Epichloë tembladerae

Scientific classification
- Domain: Eukaryota
- Kingdom: Fungi
- Division: Ascomycota
- Class: Sordariomycetes
- Order: Hypocreales
- Family: Clavicipitaceae
- Genus: Epichloë
- Species: E. tembladerae
- Binomial name: Epichloë tembladerae (Cabral & J.F.White) Iannone & Schardl
- Synonyms: Neotyphodium tembladerae Cabral & J.F.White;

= Epichloë tembladerae =

- Authority: (Cabral & J.F.White) Iannone & Schardl
- Synonyms: Neotyphodium tembladerae Cabral & J.F.White

Species of fungus

Epichloë tembladerae is a hybrid asexual species in the fungal genus Epichloë.

A systemic and seed-transmissible grass symbiont first described in 1999, Epichloë tembladerae is a natural allopolyploid of Epichloë festucae and a strain in the Epichloë typhina complex (from Poa nemoralis).

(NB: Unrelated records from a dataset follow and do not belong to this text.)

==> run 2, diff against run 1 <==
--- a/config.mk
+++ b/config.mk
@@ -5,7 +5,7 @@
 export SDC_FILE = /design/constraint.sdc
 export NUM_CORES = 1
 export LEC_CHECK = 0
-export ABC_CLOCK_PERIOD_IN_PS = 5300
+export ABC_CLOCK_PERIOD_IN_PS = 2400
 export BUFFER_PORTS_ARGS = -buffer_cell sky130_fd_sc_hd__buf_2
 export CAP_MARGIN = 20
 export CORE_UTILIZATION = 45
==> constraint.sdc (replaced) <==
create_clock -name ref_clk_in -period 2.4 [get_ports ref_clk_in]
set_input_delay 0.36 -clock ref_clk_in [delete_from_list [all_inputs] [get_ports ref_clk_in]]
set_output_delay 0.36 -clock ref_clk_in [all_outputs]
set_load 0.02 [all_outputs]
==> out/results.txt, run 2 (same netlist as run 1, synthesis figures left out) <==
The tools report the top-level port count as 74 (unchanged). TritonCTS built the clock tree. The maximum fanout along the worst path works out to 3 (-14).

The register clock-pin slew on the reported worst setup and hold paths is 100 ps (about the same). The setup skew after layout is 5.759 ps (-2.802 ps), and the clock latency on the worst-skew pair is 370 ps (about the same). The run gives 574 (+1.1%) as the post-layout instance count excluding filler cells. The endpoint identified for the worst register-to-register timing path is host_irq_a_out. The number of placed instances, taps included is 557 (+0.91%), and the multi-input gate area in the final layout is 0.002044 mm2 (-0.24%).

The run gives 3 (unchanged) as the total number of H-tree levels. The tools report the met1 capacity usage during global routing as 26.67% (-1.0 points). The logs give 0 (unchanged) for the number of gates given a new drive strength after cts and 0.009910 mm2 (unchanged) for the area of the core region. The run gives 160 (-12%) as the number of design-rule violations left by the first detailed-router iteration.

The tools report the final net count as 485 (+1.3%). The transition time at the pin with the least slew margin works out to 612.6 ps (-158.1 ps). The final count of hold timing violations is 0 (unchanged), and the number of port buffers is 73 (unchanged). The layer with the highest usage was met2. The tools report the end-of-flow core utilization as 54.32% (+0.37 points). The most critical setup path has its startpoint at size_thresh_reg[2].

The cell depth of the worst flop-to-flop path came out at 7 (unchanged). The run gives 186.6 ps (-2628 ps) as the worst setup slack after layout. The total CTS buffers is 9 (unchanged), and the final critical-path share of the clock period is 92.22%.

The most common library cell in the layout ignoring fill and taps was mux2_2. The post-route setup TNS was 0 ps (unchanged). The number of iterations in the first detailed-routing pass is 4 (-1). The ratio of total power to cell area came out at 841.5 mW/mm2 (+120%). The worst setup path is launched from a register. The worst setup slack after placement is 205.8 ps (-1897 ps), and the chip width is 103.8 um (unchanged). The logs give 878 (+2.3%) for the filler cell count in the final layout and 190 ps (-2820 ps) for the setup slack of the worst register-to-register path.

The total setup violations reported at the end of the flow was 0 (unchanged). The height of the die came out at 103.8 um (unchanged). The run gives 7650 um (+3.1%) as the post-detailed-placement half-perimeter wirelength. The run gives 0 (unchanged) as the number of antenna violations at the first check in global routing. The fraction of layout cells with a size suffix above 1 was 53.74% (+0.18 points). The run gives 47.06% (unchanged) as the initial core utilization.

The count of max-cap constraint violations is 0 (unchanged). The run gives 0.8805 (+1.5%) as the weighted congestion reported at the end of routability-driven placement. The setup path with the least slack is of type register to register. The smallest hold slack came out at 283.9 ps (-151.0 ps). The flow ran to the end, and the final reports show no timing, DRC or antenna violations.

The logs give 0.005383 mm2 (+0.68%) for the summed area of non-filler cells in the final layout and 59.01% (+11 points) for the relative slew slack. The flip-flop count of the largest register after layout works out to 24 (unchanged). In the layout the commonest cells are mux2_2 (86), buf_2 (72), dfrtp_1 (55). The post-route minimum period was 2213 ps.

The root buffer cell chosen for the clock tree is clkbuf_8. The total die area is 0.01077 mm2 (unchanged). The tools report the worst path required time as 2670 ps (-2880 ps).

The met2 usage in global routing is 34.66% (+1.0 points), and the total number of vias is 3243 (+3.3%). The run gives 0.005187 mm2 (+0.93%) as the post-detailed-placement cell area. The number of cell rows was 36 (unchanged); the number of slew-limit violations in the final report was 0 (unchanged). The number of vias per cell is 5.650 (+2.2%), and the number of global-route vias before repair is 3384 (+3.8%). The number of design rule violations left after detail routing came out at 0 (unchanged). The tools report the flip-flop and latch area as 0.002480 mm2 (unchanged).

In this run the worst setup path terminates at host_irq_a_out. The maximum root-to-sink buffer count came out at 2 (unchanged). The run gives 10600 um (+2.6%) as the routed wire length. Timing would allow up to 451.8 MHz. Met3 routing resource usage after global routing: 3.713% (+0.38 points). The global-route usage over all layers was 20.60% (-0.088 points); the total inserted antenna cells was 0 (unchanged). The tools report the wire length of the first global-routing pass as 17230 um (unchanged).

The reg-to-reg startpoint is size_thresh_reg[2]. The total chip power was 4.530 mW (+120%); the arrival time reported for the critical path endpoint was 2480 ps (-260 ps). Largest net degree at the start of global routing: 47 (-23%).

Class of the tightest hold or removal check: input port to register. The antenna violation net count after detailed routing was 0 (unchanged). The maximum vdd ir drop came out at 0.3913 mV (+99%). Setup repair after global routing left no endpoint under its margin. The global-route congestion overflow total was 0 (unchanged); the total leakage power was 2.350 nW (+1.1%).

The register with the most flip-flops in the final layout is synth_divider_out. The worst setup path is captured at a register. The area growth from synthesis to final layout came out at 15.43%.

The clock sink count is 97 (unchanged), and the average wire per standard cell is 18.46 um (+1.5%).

Epichloë tembladerae is found in North America, where it has been identified in the grass species Festuca arizonica, and in South America, where it has been found in numerous grass species, including Bromus auleticus, Bromus setifolius, Festuca argentina, Festuca hieronymi, Festuca magellanica, Festuca superba, Melica stuckertii, Phleum alpinum, Phleum commutatum, Poa huecu and Poa rigidifolia.